Returning to your question about type operator - in this context it is anything which makes a type from a type - for example, array operator. It makes A[] from A, and B[] from B. In sound type systems this operator is usually invariant.

In Java with generics, any generic type is a type operator, e.g., List<> makes List from E. For similar reasons, List<> should be invariant as well.

To explore the idea of co(ntra)variance, I suggest you take a look at some language without uncontrolled side-effects (e.g., Haskell), as subtyping in them is much simpler than in Java or other languages with uncontrolled mutable state.

Array covariance can be safe...

...if the array isn't mutable. If you have a basket of apples; passing it to a function expecting a basket of fruit is only a problem if that function tries to insert an orange. In read-only contexts, a basket of apples is always a perfectly valid basekt of fruit.

Likewise, in a write-only environment, contravariance is safe but co-variance is not.

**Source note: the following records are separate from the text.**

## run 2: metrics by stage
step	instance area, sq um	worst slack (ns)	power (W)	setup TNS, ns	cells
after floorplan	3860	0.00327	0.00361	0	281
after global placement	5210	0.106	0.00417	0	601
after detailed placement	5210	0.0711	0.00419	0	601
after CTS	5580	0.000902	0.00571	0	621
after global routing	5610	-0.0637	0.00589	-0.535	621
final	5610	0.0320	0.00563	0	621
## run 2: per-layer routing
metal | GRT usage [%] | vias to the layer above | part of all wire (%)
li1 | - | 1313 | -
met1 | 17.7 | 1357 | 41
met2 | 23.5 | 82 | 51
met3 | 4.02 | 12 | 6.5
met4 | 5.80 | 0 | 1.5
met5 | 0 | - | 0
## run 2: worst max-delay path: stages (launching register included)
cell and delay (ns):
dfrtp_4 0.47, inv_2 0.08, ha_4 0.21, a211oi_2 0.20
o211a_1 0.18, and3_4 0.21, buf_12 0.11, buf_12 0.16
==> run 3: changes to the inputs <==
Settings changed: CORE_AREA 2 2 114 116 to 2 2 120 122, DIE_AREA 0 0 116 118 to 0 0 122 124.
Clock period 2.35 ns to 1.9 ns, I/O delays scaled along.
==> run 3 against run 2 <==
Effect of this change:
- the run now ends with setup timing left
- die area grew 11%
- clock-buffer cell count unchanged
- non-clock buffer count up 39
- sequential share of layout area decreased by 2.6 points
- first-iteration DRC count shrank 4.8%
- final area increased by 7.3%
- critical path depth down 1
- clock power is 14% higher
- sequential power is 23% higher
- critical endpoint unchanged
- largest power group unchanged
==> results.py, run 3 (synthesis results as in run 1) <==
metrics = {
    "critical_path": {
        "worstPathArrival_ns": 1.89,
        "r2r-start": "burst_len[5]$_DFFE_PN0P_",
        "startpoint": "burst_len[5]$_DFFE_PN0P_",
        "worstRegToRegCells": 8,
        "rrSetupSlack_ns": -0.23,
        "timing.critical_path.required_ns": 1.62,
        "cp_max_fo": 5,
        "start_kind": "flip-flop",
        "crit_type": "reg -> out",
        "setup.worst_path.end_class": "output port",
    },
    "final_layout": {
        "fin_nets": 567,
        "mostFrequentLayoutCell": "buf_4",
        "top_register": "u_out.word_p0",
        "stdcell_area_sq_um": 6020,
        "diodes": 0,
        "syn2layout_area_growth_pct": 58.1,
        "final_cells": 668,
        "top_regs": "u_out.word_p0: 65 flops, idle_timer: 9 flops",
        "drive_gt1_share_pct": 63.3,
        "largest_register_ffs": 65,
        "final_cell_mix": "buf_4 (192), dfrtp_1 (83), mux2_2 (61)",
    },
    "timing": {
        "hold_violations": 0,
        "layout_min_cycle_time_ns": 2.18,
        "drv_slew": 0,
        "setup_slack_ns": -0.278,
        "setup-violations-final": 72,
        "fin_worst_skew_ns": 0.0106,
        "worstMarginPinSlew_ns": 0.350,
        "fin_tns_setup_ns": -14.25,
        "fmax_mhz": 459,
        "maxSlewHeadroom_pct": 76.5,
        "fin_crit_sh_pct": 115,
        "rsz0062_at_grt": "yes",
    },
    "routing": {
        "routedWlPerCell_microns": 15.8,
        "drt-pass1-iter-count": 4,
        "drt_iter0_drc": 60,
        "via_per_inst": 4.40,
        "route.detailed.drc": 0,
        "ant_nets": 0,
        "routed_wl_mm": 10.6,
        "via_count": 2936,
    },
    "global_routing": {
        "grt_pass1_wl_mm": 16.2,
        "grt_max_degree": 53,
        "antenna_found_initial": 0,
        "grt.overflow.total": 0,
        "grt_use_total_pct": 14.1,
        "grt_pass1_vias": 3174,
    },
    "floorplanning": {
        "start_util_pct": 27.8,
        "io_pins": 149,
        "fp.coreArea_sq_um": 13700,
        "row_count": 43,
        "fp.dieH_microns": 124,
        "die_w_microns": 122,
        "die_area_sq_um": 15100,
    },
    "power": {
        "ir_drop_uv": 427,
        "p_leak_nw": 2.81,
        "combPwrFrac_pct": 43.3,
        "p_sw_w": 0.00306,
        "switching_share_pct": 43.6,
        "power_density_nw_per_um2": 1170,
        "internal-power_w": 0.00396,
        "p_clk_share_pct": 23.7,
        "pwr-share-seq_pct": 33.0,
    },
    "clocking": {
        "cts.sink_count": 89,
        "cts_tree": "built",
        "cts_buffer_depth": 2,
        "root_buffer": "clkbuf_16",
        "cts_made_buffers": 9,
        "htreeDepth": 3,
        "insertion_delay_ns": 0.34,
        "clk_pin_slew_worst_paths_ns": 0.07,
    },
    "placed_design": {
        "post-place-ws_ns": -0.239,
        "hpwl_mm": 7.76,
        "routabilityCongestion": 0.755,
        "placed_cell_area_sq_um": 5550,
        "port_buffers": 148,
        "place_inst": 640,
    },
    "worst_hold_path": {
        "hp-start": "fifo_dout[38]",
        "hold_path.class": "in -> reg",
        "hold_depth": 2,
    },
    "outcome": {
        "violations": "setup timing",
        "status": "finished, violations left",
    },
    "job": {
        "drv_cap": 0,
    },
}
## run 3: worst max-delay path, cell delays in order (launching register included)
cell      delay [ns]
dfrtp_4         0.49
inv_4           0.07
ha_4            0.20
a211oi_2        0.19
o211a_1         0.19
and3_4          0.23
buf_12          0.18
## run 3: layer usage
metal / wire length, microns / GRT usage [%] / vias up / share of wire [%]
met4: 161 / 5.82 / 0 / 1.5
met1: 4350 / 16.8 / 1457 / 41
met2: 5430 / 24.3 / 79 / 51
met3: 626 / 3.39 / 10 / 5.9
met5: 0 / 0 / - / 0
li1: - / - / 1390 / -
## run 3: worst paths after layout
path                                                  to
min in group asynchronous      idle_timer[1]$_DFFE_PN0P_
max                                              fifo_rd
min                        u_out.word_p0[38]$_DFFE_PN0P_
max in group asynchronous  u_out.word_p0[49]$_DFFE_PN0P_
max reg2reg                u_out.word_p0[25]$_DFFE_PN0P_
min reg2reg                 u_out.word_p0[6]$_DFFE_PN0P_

Passing a basket of fruit into a routine that expects a basket of apples is safe unless the routine attempts to retrieve something from the basket, expecting it to be an apple.

More generally... if you have subtype polymorphism, then derived classes may safely modify a class feature covariantly if and only if it's a "read-only" feature, such as the return value of a method, or a non-mutable attribute. Contravariant modification is safe if and only if it's a write-only feature, such as the argument to a method. Features which are both read and written must have type preserved.

The case of arguments to overridden methods is interesting. Contravariant method arguments are safe, but almost entirely useless; few OO languages bother to support them. (Covariant return types, OTOH, are both safe and useful, several statically-typed OO languages support them, including C++). A few languages, most notably Eiffel, support covariant method arguments--even though the feature is type-unsafe--on the grounds that it is useful to do. Unfortunately, Eiffel doesn't do the sensible thing in this case and runtime-check the arguments, throwing an exception if a type error occurs. Early versions of the language simply crashed when covariant argument types were used incorrectly; later versions of the language employed a rather bizarre hack to prevent undefined behavior--but which had the unpleasant that the introduction of a new subclass into the system could break existing code.

[edited by author to fix error]

Not even then

The problem isn't mutability, but variance. A mutable array can be used covariantly if the only mutating methods don't mention the type parameter (e.g. clear(), remove(int index)).

Any other languages doing the same thing.

You said

In sound type systems this operator is usually invariant.

.
Just out of curiosity, are there any other languages which behave the same way as Java with respects to the array type operator ?

Eiffel

At least at one point Eiffel had variance issues with parametric types. See this paper and search for Eiffel. I haven't kept up with Eiffel and couldn't tell you if that's still true. The paper seems to say that they fixed it by making parametric types invariant.

The type operator is the thing that creates array types.

In your example, the type operator is the array type operator, which that accepts a single type and returns a single type. For example, applying the array type operator to "String" yields "String[]".

Since (String ≤ Object), the array type operator would be covariant if (String[] ≤ Object[]). Interestingly, this is true in Java even though it's not really safe (which is why stores into arrays are checked by the VM at runtime).

An interesting type operator is the "arrow" type operator that yields function types. Applying the arrow type operator to two types X and Y yields the function type (X -> Y). The arrow type operator is covariant with respect to the return type and contravariant with respect to the argument type.

Kannan, Thanks for the clear

Kannan,

Thanks for the clear explanation. I grok it totally.